◆ What to do: Beginning with the first line and ending with the one containing "local pending visible only when enabled", copy the lines of the listing below exactly; omit everything else.

◇ ◇ ◇

==> src/logic/irq_ctrl_pkg.sv <==
// register map, field positions and reset values of the interrupt controller
package irq_ctrl_pkg;
    localparam logic [11:0] OFS_BASIC_PEND  = 12'h200;
    localparam logic [11:0] OFS_PEND_LOW    = 12'h204;
    localparam logic [11:0] OFS_PEND_HIGH   = 12'h208;
    localparam logic [11:0] OFS_FAST_SEL    = 12'h20c;
    localparam logic [11:0] OFS_EN_SET_LOW  = 12'h210;
    localparam logic [11:0] OFS_EN_SET_HIGH = 12'h214;
    localparam logic [11:0] OFS_EN_SET_BAS  = 12'h218;
    localparam logic [11:0] OFS_EN_CLR_LOW  = 12'h21c;
    localparam logic [11:0] OFS_EN_CLR_HIGH = 12'h220;
    localparam logic [11:0] OFS_EN_CLR_BAS  = 12'h224;
    localparam logic [11:0] OFS_CONTROL1    = 12'h228;
    localparam int          ADDR_W          = 12;
    localparam int          FAST_EN_BIT     = 7;
    localparam int          HALT_ROUTE_BIT  = 10;
    localparam int          SUM_LOW_BIT     = 8;
    localparam int          SUM_HIGH_BIT    = 9;
    localparam logic [6:0]  FAST_SEL_LOCAL  = 7'h40;
    localparam logic [6:0]  FAST_SEL_LAST   = 7'h47;
    localparam logic [31:0] DIRECT_MASK_LOW  = 32'h000c_0680;
    localparam logic [31:0] DIRECT_MASK_HIGH = 32'h43e0_0000;
    localparam logic [31:0] RESET_VALUE     = 32'h0000_0000;
    localparam logic [1:0]  RESP_OKAY       = 2'b00;
    localparam logic [1:0]  RESP_SLVERR     = 2'b10;
    localparam int          LOC_HALT0       = 4;
    localparam int          LOC_HALT1       = 5;
endpackage : irq_ctrl_pkg

==> src/logic/irq_pending_enable_fiq_ctrl.sv <==
// interrupt controller: pending words, enable set/clear, fast interrupt routing
// Operation
// - sources 0..31 pending readable at 0x204
// - bit 8 summarises non-direct low sources
// - sources 32..63 pending readable at 0x208
// - bit 9 summarises non-direct high sources
// - fast select bits 6:0, enable bit 7
// - fast output off while enable clear
// - select 0..63 picks graphics source
// - select 64..71 picks local sources
// - low set word sets enables 0..31
// - high set word sets enables 32..63
// - pending visible only when enabled
// - basic set word sets local enables
// - local enable bit order fixed
// - local pending visible only when enabled
// - low clear word clears enables 0..31
// - high clear word clears enables 32..63
// - basic clear word clears local enables
// - basic pending word layout
// - control bit 10 routes halt1 into halt0
`timescale 1ns/100ps
module irq_pending_enable_fiq_ctrl
    import irq_ctrl_pkg::*;
(
    input  wire logic        sys_clk_i,
    input  wire logic        rst_b_i,
    input  wire logic [63:0] gpu_irq_i,
    input  wire logic [7:0]  local_irq_i,
    input  wire logic [11:0] s_axi_awaddr_i,
    input  wire logic        s_axi_awvalid_i,
    output logic             s_axi_awready_o,
    input  wire logic [31:0] s_axi_wdata_i,
    input  wire logic [3:0]  s_axi_wstrb_i,
    input  wire logic        s_axi_wvalid_i,
    output logic             s_axi_wready_o,
    output logic [1:0]       s_axi_bresp_o,
    output logic             s_axi_bvalid_o,
    input  wire logic        s_axi_bready_i,
    input  wire logic [11:0] s_axi_araddr_i,
    input  wire logic        s_axi_arvalid_i,
    output logic             s_axi_arready_o,
    output logic [31:0]      s_axi_rdata_o,
    output logic [1:0]       s_axi_rresp_o,
    output logic             s_axi_rvalid_o,
    input  wire logic        s_axi_rready_i,
    output logic             irq_o,
    output logic             fiq_o
);

    // ************************************************************
    // write channel capture
    // ************************************************************
    logic [11:0] aw_addr;
    logic        aw_held;
    logic [31:0] w_data;
    logic [3:0]  w_strb;
    logic        w_held;
    logic        wr_fire;
    logic [31:0] wr_mask;

    assign s_axi_awready_o = !aw_held && !s_axi_bvalid_o;
    assign s_axi_wready_o  = !w_held && !s_axi_bvalid_o;
    assign wr_fire         = aw_held && w_held;

    // address and data may arrive in either order; each is parked until both are here
    always_ff @(posedge sys_clk_i) begin
        if (!rst_b_i) begin
            aw_held <= 1'b0;
            w_held  <= 1'b0;
            aw_addr <= '0;
            w_data  <= RESET_VALUE;
            w_strb  <= '0;
        end else if (wr_fire) begin
            aw_held <= 1'b0;
            w_held  <= 1'b0;
        end else begin
            if (s_axi_awvalid_i && s_axi_awready_o) begin
                aw_held <= 1'b1;
                aw_addr <= s_axi_awaddr_i;
            end
            if (s_axi_wvalid_i && s_axi_wready_o) begin
                w_held <= 1'b1;
                w_data <= s_axi_wdata_i;
                w_strb <= s_axi_wstrb_i;
            end
        end
    end

    // byte enables gate which written ones take effect
    always_comb begin
        for (int b = 0; b < 4; b++) begin
            wr_mask[8*b +: 8] = w_data[8*b +: 8] & {8{w_strb[b]}};
        end
    end

    // ************************************************************
    // write response
    // ************************************************************
    logic wr_hit;

    always_comb begin
        unique case (aw_addr)
            OFS_FAST_SEL, OFS_EN_SET_LOW, OFS_EN_SET_HIGH, OFS_EN_SET_BAS,
            OFS_EN_CLR_LOW, OFS_EN_CLR_HIGH, OFS_EN_CLR_BAS, OFS_CONTROL1: wr_hit = 1'b1;
            default: wr_hit = 1'b0;
        endcase
    end

    // read-only and unmapped words answer slverr; writes to them change nothing
    always_ff @(posedge sys_clk_i) begin
        if (!rst_b_i) begin
            s_axi_bvalid_o <= 1'b0;
            s_axi_bresp_o  <= RESP_OKAY;
        end else if (wr_fire) begin
            s_axi_bvalid_o <= 1'b1;
            s_axi_bresp_o  <= wr_hit ? RESP_OKAY : RESP_SLVERR;
        end else if (s_axi_bready_i) begin
            s_axi_bvalid_o <= 1'b0;
        end
    end

    // ************************************************************
    // enable bits and control registers
    // ************************************************************
    logic [63:0] gpu_enable;
    logic [7:0]  local_enable;
    logic [7:0]  fast_sel;
    logic        halt_route;

    // one write touches one word, so set and clear never collide in a cycle
    always_ff @(posedge sys_clk_i) begin
        if (!rst_b_i) begin
            gpu_enable <= '0;
        end else if (wr_fire) begin
            if (aw_addr == OFS_EN_SET_LOW)  gpu_enable[31:0]  <= gpu_enable[31:0] | wr_mask;
            if (aw_addr == OFS_EN_SET_HIGH) gpu_enable[63:32] <= gpu_enable[63:32] | wr_mask;
            if (aw_addr == OFS_EN_CLR_LOW)  gpu_enable[31:0]  <= gpu_enable[31:0] & ~wr_mask;
            if (aw_addr == OFS_EN_CLR_HIGH) gpu_enable[63:32] <= gpu_enable[63:32] & ~wr_mask;
        end
    end

    // local enable bit n gates local source n: timer..access error type 0
    always_ff @(posedge sys_clk_i) begin
        if (!rst_b_i) begin
            local_enable <= '0;
        end else if (wr_fire) begin
            if (aw_addr == OFS_EN_SET_BAS) local_enable <= local_enable | wr_mask[7:0];
            if (aw_addr == OFS_EN_CLR_BAS) local_enable <= local_enable & ~wr_mask[7:0];
        end
    end

    // fast select and the halt routing control
    always_ff @(posedge sys_clk_i) begin
        if (!rst_b_i) begin
            fast_sel   <= '0;
            halt_route <= 1'b0;
        end else if (wr_fire) begin
            if (aw_addr == OFS_FAST_SEL && w_strb[0]) fast_sel <= w_data[7:0];
            if (aw_addr == OFS_CONTROL1 && w_strb[1]) halt_route <= w_data[HALT_ROUTE_BIT];
        end
    end

    // ************************************************************
    // pending words
    // ************************************************************
    logic [7:0]  local_raw;
    logic [63:0] gpu_vis;
    logic [7:0]  local_vis;
    logic [31:0] basic_word;

    // halt1 also shows on the halt0 position when routing is on
    always_comb begin
        local_raw            = local_irq_i;
        local_raw[LOC_HALT0] = local_irq_i[LOC_HALT0] | (halt_route & local_irq_i[LOC_HALT1]);
    end

    assign gpu_vis   = gpu_irq_i & gpu_enable;
    assign local_vis = local_raw & local_enable;

    // direct copies make the summaries redundant for those sources
    always_comb begin
        basic_word               = '0;
        basic_word[7:0]          = local_vis;
        basic_word[SUM_LOW_BIT]  = |(gpu_vis[31:0] & ~DIRECT_MASK_LOW);
        basic_word[SUM_HIGH_BIT] = |(gpu_vis[63:32] & ~DIRECT_MASK_HIGH);
        basic_word[20:10] = {gpu_vis[62], gpu_vis[57:53], gpu_vis[19:18],
                             gpu_vis[10:9], gpu_vis[7]};
    end

    // level output, no latching inside the block
    assign irq_o = |gpu_vis || |local_vis;

    // ************************************************************
    // fast interrupt routing
    // ************************************************************
    logic fast_src;

    // reserved selects 72..127 give no source at all
    always_comb begin
        if (fast_sel[6] == 1'b0)
            fast_src = gpu_irq_i[fast_sel[5:0]];
        else if (fast_sel[6:0] <= FAST_SEL_LAST)
            fast_src = local_raw[fast_sel[2:0]];
        else
            fast_src = 1'b0;
    end

    assign fiq_o = fast_sel[FAST_EN_BIT] & fast_src;

    // ************************************************************
    // read channel
    // ************************************************************
    logic [31:0] rd_word;
    logic [1:0]  rd_resp;

    always_comb begin
        rd_resp = RESP_OKAY;
        unique case (s_axi_araddr_i)
            OFS_BASIC_PEND: rd_word = basic_word;
            OFS_PEND_LOW:   rd_word = gpu_vis[31:0];
            OFS_PEND_HIGH:  rd_word = gpu_vis[63:32];
            OFS_FAST_SEL:   rd_word = {24'h00_0000, fast_sel};
            OFS_CONTROL1:   rd_word = {21'h00_0000, halt_route, 10'h000};
            OFS_EN_SET_LOW, OFS_EN_SET_HIGH, OFS_EN_SET_BAS,
            OFS_EN_CLR_LOW, OFS_EN_CLR_HIGH, OFS_EN_CLR_BAS: rd_word = RESET_VALUE;
            default: begin
                rd_word = RESET_VALUE;
                rd_resp = RESP_SLVERR;
            end
        endcase
    end

    assign s_axi_arready_o = !s_axi_rvalid_o;

    // data registered at the address handshake, held until rready
    always_ff @(posedge sys_clk_i) begin
        if (!rst_b_i) begin
            s_axi_rvalid_o <= 1'b0;
            s_axi_rdata_o  <= RESET_VALUE;
            s_axi_rresp_o  <= RESP_OKAY;
        end else if (s_axi_arvalid_i && s_axi_arready_o) begin
            s_axi_rvalid_o <= 1'b1;
            s_axi_rdata_o  <= rd_word;
            s_axi_rresp_o  <= rd_resp;
        end else if (s_axi_rready_i) begin
            s_axi_rvalid_o <= 1'b0;
        end
    end

    // ************************************************************
    // checks
    // ************************************************************
    property p_fast_off;
        @(posedge sys_clk_i) disable iff (!rst_b_i)
        !fast_sel[FAST_EN_BIT] |-> !fiq_o;
    endproperty
    a_fast_off: assert property (p_fast_off) else $error("fast out while disabled");

    property p_fast_gpu;
        @(posedge sys_clk_i) disable iff (!rst_b_i)
        (fast_sel[FAST_EN_BIT] && !fast_sel[6]) |-> fiq_o == gpu_irq_i[fast_sel[5:0]];
    endproperty
    a_fast_gpu: assert property (p_fast_gpu) else $error("fast gpu route wrong");

    property p_fast_timer;
        @(posedge sys_clk_i) disable iff (!rst_b_i)
        (fast_sel == 8'hc0) |-> fiq_o == local_irq_i[0];
    endproperty
    a_fast_timer: assert property (p_fast_timer) else $error("fast timer route wrong");

    property p_set_low;
        @(posedge sys_clk_i) disable iff (!rst_b_i)
        (wr_fire && aw_addr == OFS_EN_SET_LOW) |=> ((gpu_enable[31:0] & $past(wr_mask))
            == $past(wr_mask)) && ((gpu_enable[31:0] & ~$past(wr_mask))
            == (32'($past(gpu_enable)) & ~$past(wr_mask)));
    endproperty
    a_set_low: assert property (p_set_low) else $error("low set wrong");

    property p_clr_high;
        @(posedge sys_clk_i) disable iff (!rst_b_i)
        (wr_fire && aw_addr == OFS_EN_CLR_HIGH) |=> (gpu_enable[63:32] & $past(wr_mask)) == 0;
    endproperty
    a_clr_high: assert property (p_clr_high) else $error("high clear wrong");

    property p_set_high;
        @(posedge sys_clk_i) disable iff (!rst_b_i)
        (wr_fire && aw_addr == OFS_EN_SET_HIGH) |=> (gpu_enable[63:32] & $past(wr_mask)) == $past(wr_mask);
    endproperty
    a_set_high: assert property (p_set_high) else $error("high set wrong");

    property p_clr_low;
        @(posedge sys_clk_i) disable iff (!rst_b_i)
        (wr_fire && aw_addr == OFS_EN_CLR_LOW) |=> (gpu_enable[31:0] & $past(wr_mask)) == 32'h0;
    endproperty
    a_clr_low: assert property (p_clr_low) else $error("low clear wrong");

    // only the low byte of the written word reaches the eight local enables
    property p_local_set;
        @(posedge sys_clk_i) disable iff (!rst_b_i)
        (wr_fire && aw_addr == OFS_EN_SET_BAS) |=> (local_enable & 8'($past(wr_mask))) == 8'($past(wr_mask));
    endproperty
    a_local_set: assert property (p_local_set) else $error("local set wrong");

    property p_local_clr;
        @(posedge sys_clk_i) disable iff (!rst_b_i)
        (wr_fire && aw_addr == OFS_EN_CLR_BAS && wr_mask[0]) |=> !basic_word[0];
    endproperty
    a_local_clr: assert property (p_local_clr) else $error("timer still visible");

    property p_hidden;
        @(posedge sys_clk_i) disable iff (!rst_b_i)
        (gpu_enable == 64'h0 && local_enable == 8'h00) |-> !irq_o && basic_word == 0;
    endproperty
    a_hidden: assert property (p_hidden) else $error("disabled source visible");

    property p_summary_low;
        @(posedge sys_clk_i) disable iff (!rst_b_i)
        (gpu_vis[31:0] == DIRECT_MASK_LOW) |-> !basic_word[SUM_LOW_BIT] && basic_word[14:10] == 5'h1f;
    endproperty
    a_summary_low: assert property (p_summary_low) else $error("low summary wrong");

    property p_summary_high;
        @(posedge sys_clk_i) disable iff (!rst_b_i)
        (gpu_vis[63:32] == DIRECT_MASK_HIGH) |-> !basic_word[SUM_HIGH_BIT] && basic_word[20:15] == 6'h3f;
    endproperty
    a_summary_high: assert property (p_summary_high) else $error("high summary wrong");

    property p_halt_route;
        @(posedge sys_clk_i) disable iff (!rst_b_i)
        (halt_route && local_enable[LOC_HALT0] && local_irq_i[LOC_HALT1]) |-> basic_word[4];
    endproperty
    a_halt_route: assert property (p_halt_route) else $error("halt route missing");

    property p_read_answer;
        @(posedge sys_clk_i) disable iff (!rst_b_i)
        (s_axi_arvalid_i && s_axi_arready_o) |=> s_axi_rvalid_o;
    endproperty
    a_read_answer: assert property (p_read_answer) else $error("read not answered");

    c_fast_on: cover property (@(posedge sys_clk_i) disable iff (!rst_b_i) fiq_o);
    c_irq_on:  cover property (@(posedge sys_clk_i) disable iff (!rst_b_i) irq_o);
    c_write:   cover property (@(posedge sys_clk_i) disable iff (!rst_b_i) wr_fire && wr_hit);
    c_sum:     cover property (@(posedge sys_clk_i) disable iff (!rst_b_i) basic_word[9]);

endmodule : irq_pending_enable_fiq_ctrl

==> config.mk <==
export PLATFORM = sky130hd
export DESIGN_NAME = irq_pending_enable_fiq_ctrl
export DESIGN_NICKNAME = d
export VERILOG_FILES = /design/src/logic/irq_ctrl_pkg.sv /design/src/logic/irq_pending_enable_fiq_ctrl.sv
export SDC_FILE = /design/constraint.sdc
export NUM_CORES = 1
export LEC_CHECK = 0
export ABC_AREA = 1
export BUFFER_PORTS_ARGS = -buffer_cell sky130_fd_sc_hd__clkbuf_2
export CAP_MARGIN = 40
export CORE_UTILIZATION = 45
export DETAILED_ROUTE_END_ITERATION = 7
export PLACE_DENSITY = 0.68
export REMOVE_ABC_BUFFERS = 1
export SLEW_MARGIN = 20
export SYNTH_ARGS = -nofsm -noshare
export SYNTH_HDL_FRONTEND = slang
export SYNTH_SLANG_ARGS = --single-unit
==> constraint.sdc <==
create_clock -name sys_clk_i -period 1.95 [get_ports sys_clk_i]
set_input_delay 0.39 -clock sys_clk_i [delete_from_list [all_inputs] [get_ports sys_clk_i]]
set_output_delay 0.39 -clock sys_clk_i [all_outputs]
set_load 0.05 [all_outputs]
Yosys cells after proc, flatten, opt, wreduce, memory -nomap -nowiden --
Cells that the tools add are included.
Storage, ports and cells: register bits after elaboration 169, latch bits 0, RAM bits 0, memory bits (read-only) 0, input port bits 139, output and inout port bits 43, logic and storage cells 108, memories 0
Operators by class: add/sub/neg operators 0, multiply operators 0, divide/modulo/power cells 0, order comparisons 3, equal/unequal tests 19, shifts and indexed selects 0, mux-type cells 20, bitwise gates (word level) 19, reduce and logical (&&, ||, !) cells 32
Operator list (number):
- == test 12 x 10 -> 1 bit, second input constant | 19
- case mux 32 bit (5 select lines) | 1
- 2-to-1 mux 32 bit | 4
- bitwise AND 32 bit | 2
- bitwise AND 64 bit | 1
- OR 32 bit | 2
- OR reduction 64 bit | 1
- bitwise AND 8 bit | 6
- inverter 32 bit | 1
- OR reduction 27 bit | 1
- OR reduction 26 bit | 1
- 2-to-1 mux 8 bit | 2
- OR reduction 8 bit | 2
- AND reduction 2 bit | 7
- OR reduction 11 bit | 1
- nonzero test 2 bit | 5
- 2-to-1 mux 1 bit | 9
- logical AND 1 bit | 8
- inverter 8 bit | 1
- OR 8 bit | 1
- <= comparator 7 bit, second input constant | 1
- less-than comparator 6 x 7 -> 1 bit, second input constant | 1
- binary-select mux 1 bit (select 6 bit) | 1
- logical NOT 1 bit | 4
- other kinds (8) | 11

Longest topological paths before layout --
depth after elaboration 7, mapped depth 14, mapped depth without buffers 13

Least setup slack after synthesis --
No wires, ideal clock.
kind register to output, start point register fast_sel[0], end point output fiq_o, data arrival time 1.973 ns, data required time 1.560 ns, slack -0.413 ns, stages on the path, launching flop included 13, path buffers 1, cell sequence dfxtp_1 > inv_2 > clkbuf_1 > nand2_1 > nand3_1 > nand3_1 > nand2_1 > nand2_1 > nand3_1 > nand3_1 > nand2_1 > nand2_1 > a21oi_1
Between the ends: cells in the longest elaborated chain, start to end 5, elaborated cells between the ends (all ways) 8, classes of those cells 1 x order compare; 6 x mux; 1 x bitwise
RTL lines:
- from (decl) | line irq_pending_enable_fiq_ctrl.sv:128 | logic [7:0] fast_sel;
- from (signal assigned) | line irq_pending_enable_fiq_ctrl.sv:159 | if (aw_addr == OFS_FAST_SEL && w_strb[0]) fast_sel <= w_data[7:0];
- parallel branches: the longest is 3 deep, another holds binary-select mux 1 bit (select 6 bit)
- 2-to-1 mux 1 bit * | line irq_pending_enable_fiq_ctrl.sv:201 | if (fast_sel[6] == 1'b0)
- bitwise AND 1 bit * | line irq_pending_enable_fiq_ctrl.sv:209 | assign fiq_o = fast_sel[FAST_EN_BIT] & fast_src;
- to (decl) | line irq_pending_enable_fiq_ctrl.sv:48 | output logic fiq_o
Mark *: on every way between the ends. The select of a mux whose other input is x is not followed.

Final worst setup path --
Same ends and word-level chain as after synthesis.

◇ ◇ ◇

◆ Answer space:
==> src/logic/irq_ctrl_pkg.sv <==
// register map, field positions and reset values of the interrupt controller
package irq_ctrl_pkg;
    localparam logic [11:0] OFS_BASIC_PEND  = 12'h200;
    localparam logic [11:0] OFS_PEND_LOW    = 12'h204;
    localparam logic [11:0] OFS_PEND_HIGH   = 12'h208;
    localparam logic [11:0] OFS_FAST_SEL    = 12'h20c;
    localparam logic [11:0] OFS_EN_SET_LOW  = 12'h210;
    localparam logic [11:0] OFS_EN_SET_HIGH = 12'h214;
    localparam logic [11:0] OFS_EN_SET_BAS  = 12'h218;
    localparam logic [11:0] OFS_EN_CLR_LOW  = 12'h21c;
    localparam logic [11:0] OFS_EN_CLR_HIGH = 12'h220;
    localparam logic [11:0] OFS_EN_CLR_BAS  = 12'h224;
    localparam logic [11:0] OFS_CONTROL1    = 12'h228;
    localparam int          ADDR_W          = 12;
    localparam int          FAST_EN_BIT     = 7;
    localparam int          HALT_ROUTE_BIT  = 10;
    localparam int          SUM_LOW_BIT     = 8;
    localparam int          SUM_HIGH_BIT    = 9;
    localparam logic [6:0]  FAST_SEL_LOCAL  = 7'h40;
    localparam logic [6:0]  FAST_SEL_LAST   = 7'h47;
    localparam logic [31:0] DIRECT_MASK_LOW  = 32'h000c_0680;
    localparam logic [31:0] DIRECT_MASK_HIGH = 32'h43e0_0000;
    localparam logic [31:0] RESET_VALUE     = 32'h0000_0000;
    localparam logic [1:0]  RESP_OKAY       = 2'b00;
    localparam logic [1:0]  RESP_SLVERR     = 2'b10;
    localparam int          LOC_HALT0       = 4;
    localparam int          LOC_HALT1       = 5;
endpackage : irq_ctrl_pkg

==> src/logic/irq_pending_enable_fiq_ctrl.sv <==
// interrupt controller: pending words, enable set/clear, fast interrupt routing
// Operation
// - sources 0..31 pending readable at 0x204
// - bit 8 summarises non-direct low sources
// - sources 32..63 pending readable at 0x208
// - bit 9 summarises non-direct high sources
// - fast select bits 6:0, enable bit 7
// - fast output off while enable clear
// - select 0..63 picks graphics source
// - select 64..71 picks local sources
// - low set word sets enables 0..31
// - high set word sets enables 32..63
// - pending visible only when enabled
// - basic set word sets local enables
// - local enable bit order fixed
// - local pending visible only when enabled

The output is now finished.